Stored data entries
#####

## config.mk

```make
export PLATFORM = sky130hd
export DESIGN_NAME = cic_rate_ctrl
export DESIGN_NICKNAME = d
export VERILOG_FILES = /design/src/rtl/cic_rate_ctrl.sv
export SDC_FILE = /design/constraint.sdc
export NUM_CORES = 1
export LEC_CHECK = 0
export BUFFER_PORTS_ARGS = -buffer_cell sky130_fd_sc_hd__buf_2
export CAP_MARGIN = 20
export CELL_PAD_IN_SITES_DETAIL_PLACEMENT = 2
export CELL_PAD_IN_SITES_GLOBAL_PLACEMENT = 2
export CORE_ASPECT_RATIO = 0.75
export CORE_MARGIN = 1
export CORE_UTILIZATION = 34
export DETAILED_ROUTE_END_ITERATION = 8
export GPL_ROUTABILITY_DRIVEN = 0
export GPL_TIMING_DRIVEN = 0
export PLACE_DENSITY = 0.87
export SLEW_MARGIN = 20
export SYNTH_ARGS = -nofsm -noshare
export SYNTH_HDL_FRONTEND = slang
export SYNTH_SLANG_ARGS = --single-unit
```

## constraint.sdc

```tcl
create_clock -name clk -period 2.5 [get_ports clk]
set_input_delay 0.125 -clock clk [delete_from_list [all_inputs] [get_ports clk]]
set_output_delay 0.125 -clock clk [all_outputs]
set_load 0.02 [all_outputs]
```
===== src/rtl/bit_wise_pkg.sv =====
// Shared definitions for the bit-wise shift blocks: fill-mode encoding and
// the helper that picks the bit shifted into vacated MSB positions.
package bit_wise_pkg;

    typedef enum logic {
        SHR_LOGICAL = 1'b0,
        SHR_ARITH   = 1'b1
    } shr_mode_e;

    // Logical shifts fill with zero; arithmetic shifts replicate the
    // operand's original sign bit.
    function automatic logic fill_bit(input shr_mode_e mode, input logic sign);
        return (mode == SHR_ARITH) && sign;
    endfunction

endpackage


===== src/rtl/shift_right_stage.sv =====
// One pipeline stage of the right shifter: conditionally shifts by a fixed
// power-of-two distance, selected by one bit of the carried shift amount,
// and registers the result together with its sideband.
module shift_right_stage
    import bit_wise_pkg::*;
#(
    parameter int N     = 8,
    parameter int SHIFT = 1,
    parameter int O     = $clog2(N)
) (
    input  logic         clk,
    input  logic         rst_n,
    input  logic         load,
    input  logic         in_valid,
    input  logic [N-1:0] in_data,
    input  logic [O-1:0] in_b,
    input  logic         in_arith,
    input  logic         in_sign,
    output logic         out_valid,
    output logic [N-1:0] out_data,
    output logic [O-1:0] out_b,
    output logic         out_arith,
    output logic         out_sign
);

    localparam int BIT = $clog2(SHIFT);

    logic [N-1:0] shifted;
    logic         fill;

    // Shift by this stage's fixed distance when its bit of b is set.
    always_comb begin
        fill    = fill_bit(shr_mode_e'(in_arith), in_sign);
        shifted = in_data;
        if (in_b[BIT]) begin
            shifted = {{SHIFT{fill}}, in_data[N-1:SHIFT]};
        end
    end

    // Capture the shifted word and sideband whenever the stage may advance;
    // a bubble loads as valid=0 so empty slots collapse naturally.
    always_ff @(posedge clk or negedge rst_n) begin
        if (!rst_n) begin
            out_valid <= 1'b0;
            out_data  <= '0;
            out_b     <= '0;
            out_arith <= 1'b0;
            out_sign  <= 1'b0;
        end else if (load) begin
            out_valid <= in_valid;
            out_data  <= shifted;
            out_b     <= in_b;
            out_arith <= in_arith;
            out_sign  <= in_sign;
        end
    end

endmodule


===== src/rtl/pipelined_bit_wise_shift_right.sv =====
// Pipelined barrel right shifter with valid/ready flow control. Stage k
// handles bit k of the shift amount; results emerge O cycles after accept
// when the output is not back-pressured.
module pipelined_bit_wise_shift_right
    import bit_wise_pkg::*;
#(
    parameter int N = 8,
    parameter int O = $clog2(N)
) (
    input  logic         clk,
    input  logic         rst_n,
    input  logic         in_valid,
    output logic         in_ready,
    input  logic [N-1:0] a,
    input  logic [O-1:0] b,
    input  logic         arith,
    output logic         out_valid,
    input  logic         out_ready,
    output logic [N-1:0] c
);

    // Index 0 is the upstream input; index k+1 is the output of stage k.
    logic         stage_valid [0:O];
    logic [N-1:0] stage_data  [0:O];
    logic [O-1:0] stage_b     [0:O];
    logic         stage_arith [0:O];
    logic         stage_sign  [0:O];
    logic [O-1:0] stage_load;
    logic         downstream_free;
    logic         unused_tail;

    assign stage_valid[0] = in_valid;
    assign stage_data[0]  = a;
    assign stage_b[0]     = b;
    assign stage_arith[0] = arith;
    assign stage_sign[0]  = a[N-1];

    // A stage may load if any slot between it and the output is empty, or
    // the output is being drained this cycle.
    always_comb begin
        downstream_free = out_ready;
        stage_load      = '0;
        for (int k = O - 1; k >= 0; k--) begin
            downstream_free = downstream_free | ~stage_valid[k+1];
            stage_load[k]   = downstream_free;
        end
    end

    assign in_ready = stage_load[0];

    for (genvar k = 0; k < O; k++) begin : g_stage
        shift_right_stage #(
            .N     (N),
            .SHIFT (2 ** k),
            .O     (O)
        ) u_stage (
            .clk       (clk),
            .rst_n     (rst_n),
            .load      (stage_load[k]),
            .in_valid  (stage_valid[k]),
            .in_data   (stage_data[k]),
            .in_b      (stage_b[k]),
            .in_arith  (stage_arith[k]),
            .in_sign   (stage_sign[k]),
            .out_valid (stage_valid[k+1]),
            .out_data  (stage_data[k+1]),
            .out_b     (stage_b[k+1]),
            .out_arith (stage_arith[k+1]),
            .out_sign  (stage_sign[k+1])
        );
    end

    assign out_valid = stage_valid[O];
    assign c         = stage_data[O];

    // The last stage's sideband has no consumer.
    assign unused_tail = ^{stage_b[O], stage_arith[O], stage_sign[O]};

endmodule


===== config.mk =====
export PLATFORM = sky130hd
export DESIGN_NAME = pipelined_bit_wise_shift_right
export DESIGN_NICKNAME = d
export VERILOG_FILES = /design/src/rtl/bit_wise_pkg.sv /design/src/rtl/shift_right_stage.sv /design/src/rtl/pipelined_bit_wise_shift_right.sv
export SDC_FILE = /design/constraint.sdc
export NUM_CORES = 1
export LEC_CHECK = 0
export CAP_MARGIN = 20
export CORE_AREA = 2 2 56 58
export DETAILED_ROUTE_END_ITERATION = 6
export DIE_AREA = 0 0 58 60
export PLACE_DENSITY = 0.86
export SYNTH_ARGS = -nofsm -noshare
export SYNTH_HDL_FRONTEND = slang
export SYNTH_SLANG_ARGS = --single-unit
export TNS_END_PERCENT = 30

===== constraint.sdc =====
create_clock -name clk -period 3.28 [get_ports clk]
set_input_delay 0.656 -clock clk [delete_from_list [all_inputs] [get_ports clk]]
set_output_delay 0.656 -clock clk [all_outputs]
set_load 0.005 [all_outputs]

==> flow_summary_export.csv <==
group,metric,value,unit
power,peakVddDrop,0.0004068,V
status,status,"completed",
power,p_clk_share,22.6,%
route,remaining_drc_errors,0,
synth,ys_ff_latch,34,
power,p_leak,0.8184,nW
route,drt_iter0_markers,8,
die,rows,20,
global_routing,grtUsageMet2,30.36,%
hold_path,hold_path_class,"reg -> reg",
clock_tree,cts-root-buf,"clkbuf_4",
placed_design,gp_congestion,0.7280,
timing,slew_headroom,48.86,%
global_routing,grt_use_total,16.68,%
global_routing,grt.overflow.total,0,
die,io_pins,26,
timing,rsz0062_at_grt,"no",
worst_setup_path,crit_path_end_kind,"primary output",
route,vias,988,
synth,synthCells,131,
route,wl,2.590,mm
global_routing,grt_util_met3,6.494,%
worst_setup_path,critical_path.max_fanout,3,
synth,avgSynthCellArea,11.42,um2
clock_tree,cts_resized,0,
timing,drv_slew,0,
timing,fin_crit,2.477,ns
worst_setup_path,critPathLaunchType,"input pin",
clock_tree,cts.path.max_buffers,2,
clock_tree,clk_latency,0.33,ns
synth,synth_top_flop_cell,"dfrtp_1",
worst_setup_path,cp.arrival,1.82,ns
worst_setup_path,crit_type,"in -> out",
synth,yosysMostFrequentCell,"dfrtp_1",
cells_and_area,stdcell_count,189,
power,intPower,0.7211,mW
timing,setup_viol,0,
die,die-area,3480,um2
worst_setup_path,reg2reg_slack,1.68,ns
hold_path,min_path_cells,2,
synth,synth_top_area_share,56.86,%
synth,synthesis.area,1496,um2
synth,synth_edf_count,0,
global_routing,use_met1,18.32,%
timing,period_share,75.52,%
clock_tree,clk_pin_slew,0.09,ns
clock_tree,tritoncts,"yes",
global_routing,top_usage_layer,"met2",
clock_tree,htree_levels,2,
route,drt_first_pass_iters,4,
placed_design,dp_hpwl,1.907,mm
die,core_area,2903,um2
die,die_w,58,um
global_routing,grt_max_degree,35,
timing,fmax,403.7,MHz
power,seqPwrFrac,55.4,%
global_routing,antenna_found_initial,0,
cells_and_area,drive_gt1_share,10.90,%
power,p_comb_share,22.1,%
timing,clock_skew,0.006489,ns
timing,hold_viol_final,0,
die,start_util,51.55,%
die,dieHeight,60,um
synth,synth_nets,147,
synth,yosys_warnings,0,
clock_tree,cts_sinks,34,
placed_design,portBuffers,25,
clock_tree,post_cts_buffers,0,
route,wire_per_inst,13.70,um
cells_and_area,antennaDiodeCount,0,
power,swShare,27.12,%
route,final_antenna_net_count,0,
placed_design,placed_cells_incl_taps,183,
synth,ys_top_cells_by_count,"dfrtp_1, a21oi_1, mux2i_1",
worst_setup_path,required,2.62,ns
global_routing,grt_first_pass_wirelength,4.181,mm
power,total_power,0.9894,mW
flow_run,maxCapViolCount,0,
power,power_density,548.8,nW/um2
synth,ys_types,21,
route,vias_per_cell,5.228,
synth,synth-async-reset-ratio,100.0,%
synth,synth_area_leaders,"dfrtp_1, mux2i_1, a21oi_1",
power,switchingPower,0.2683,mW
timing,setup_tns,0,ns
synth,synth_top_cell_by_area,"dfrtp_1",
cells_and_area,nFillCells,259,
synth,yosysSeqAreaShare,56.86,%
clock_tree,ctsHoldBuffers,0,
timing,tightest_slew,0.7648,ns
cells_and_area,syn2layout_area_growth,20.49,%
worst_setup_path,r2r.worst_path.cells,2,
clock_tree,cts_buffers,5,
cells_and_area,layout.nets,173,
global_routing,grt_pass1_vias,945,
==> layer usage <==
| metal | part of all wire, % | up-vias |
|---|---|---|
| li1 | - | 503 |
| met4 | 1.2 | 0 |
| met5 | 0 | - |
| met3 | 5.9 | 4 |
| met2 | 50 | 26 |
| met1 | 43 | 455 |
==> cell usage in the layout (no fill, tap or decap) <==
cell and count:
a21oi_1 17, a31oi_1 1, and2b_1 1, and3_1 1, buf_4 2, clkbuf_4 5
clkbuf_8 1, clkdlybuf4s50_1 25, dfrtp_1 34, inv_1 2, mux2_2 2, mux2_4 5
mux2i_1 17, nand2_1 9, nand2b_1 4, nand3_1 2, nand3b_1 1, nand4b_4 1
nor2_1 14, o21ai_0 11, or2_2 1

#####

What you should do. Nothing but the lines from the one containing "met2 | 50 | 26 |" to the end of the entries belongs in the answer, and each must match exactly.

Problem solution.
| met2 | 50 | 26 |
| met1 | 43 | 455 |
==> cell usage in the layout (no fill, tap or decap) <==
cell and count:
a21oi_1 17, a31oi_1 1, and2b_1 1, and3_1 1, buf_4 2, clkbuf_4 5
clkbuf_8 1, clkdlybuf4s50_1 25, dfrtp_1 34, inv_1 2, mux2_2 2, mux2_4 5
mux2i_1 17, nand2_1 9, nand2b_1 4, nand3_1 2, nand3b_1 1, nand4b_4 1
nor2_1 14, o21ai_0 11, or2_2 1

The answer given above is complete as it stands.